Surgery Expenses - What's Your Share and How Will You Pay?

Facing surgery is a stressful situation not just because it's surgery but also because of the cost. Regardless of what kind of health insurance you have, chances are good that you’re going to have pay part of the bill whether it’s in the form of co-payments, deductibles or out-of-pocket expenses.

Additionally, there are some surgeries, like plastic surgery or weight-loss procedures, that may not be covered by insurance. As unattractive as paying it yourself may be, it might be your only option if you really want or need the surgery. If you have surgery, do you know what your share will be or how you’ll pay for it? Below are some helpful tips and ideas.

Learn the Real Costs

If you’ve ever looked at a hospital bill, you were probably surprised at not only the total bill but the many unexpected incidentals for which you were charged. You’re paying not just for the actual surgery but also pre-surgery exams, surgical unit fees, anesthesia, x-rays, lab costs and exams, among others.
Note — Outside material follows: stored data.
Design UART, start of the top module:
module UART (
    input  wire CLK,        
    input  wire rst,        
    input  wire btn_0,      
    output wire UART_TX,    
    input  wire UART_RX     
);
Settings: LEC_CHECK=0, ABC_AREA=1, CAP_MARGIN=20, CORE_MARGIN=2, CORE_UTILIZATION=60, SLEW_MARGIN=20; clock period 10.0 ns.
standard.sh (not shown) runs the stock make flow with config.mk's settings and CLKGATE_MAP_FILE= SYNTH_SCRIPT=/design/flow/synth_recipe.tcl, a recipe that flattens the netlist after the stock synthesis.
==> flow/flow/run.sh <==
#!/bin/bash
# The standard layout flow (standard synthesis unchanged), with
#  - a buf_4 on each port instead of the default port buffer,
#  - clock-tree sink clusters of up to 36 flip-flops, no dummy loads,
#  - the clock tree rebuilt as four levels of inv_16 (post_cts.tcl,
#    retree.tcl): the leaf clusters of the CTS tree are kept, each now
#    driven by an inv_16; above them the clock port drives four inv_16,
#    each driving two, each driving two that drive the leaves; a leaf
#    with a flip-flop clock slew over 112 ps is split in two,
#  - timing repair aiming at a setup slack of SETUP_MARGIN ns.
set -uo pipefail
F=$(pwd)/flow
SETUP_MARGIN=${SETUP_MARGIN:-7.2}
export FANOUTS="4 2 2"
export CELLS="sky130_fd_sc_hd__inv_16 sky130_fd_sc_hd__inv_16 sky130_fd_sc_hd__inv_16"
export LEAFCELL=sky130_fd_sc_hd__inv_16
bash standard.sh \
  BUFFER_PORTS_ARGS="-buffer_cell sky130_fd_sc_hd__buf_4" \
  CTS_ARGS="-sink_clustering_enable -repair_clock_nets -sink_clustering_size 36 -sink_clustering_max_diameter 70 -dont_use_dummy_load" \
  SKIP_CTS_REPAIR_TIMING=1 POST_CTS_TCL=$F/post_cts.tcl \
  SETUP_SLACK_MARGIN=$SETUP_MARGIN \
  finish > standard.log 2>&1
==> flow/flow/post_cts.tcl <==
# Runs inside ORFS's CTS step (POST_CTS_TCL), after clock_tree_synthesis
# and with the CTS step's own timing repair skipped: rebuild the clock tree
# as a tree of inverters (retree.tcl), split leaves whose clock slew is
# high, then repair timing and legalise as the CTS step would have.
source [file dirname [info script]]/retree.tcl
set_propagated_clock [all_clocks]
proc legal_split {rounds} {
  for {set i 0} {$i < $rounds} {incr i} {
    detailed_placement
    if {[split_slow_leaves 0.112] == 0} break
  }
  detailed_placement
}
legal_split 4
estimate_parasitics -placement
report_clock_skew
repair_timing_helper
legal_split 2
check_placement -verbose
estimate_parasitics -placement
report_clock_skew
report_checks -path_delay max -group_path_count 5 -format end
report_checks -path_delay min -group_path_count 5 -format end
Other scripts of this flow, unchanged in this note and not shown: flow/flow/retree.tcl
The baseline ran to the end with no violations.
Prior to getting or scheduling the surgery, research all the possible costs involved during and after the surgery.

• Deductible – You pay this amount each year after the insurance has paid their portion
• Co-payment – This is the amount you’re required with each occurrence.
• Out-of-pocket expenses – This is the final balance of what is considered your share of the bill.
• After surgery expenses – These may include rehab, prescription drugs and lost income while recuperating.

Don’t Be Afraid to Negotiate and Shop Around

The costs for your surgery may vary from hospital to hospital. Contact as many facilities as possible to determine which one offers the best rate. Insurance companies typically have a maximum rate of what they consider is the “average cost” for that procedure, and that is the max they will pay.

Hospitals generally try to stay within what they know they can charge and still get paid. Individuals are usually charged a higher rate than an insurance company would pay. The medical facility also has access to programs that can assist you in paying your surgical expenses. Some people are choosing to have their surgeries performed internationally because of the lower costs.

It’s a good idea to contact the hospital, particularly if you are self-paying, prior to the surgery to negotiate on the price. If not, do so as soon as possible after the surgery. Once the bills start to roll in, the window for negotiating may be over.

Possible Payment Options

Once you’ve determined approximately how much you’ll be expected to pay, you can determine the best payment option. The best payment option shouldn’t just be the one that pays the bill the quickest but should also be the one that works the best for you and your family short- and long-term. Below are some payment options worth considering.

• Retirement Funds - We seldom want to touch our retirement funds early. However, it can be an option, particularly if you’re young enough to still rebuild the fund. Many individuals draw money out of their 401k or 403b plans or take out loans against the plans. The same can be said for Roth IRAs and pension plans.

• Savings Accounts – We always hate to use up or “rainy day” savings or emergency fund, but a surgery definitely fits into the category of rainy day. The downside of this option is that the savings is gone.

• Loan – Although you will have to pay interest on a loan, it’s a convenient way to get the bill paid quickly.

• Home Equity Loan – If you own your own home and have value in the home, you may be able to take out a home equity home to pay the surgery expenses. You’ll be making a monthly payment, but mortgage loans charge lower interest rates than loans, and they’re paid over a longer period. The interest you pay on home equity loans is also tax deductible.

• Credit cards – This is always an option if your credit card carries a high credit limit, but the interest rates on credit cards do not make this an attractive option.

• Payment plans – Some medical facilities will allow you to make monthly payments after the surgery. Others may offer payment plans that must be made prior to the surgery.

• Changing insurance companies – Provided this is not an emergency surgical procedure, it may be worth your while to shop around for different insurance companies and see what each one will pay towards the bill.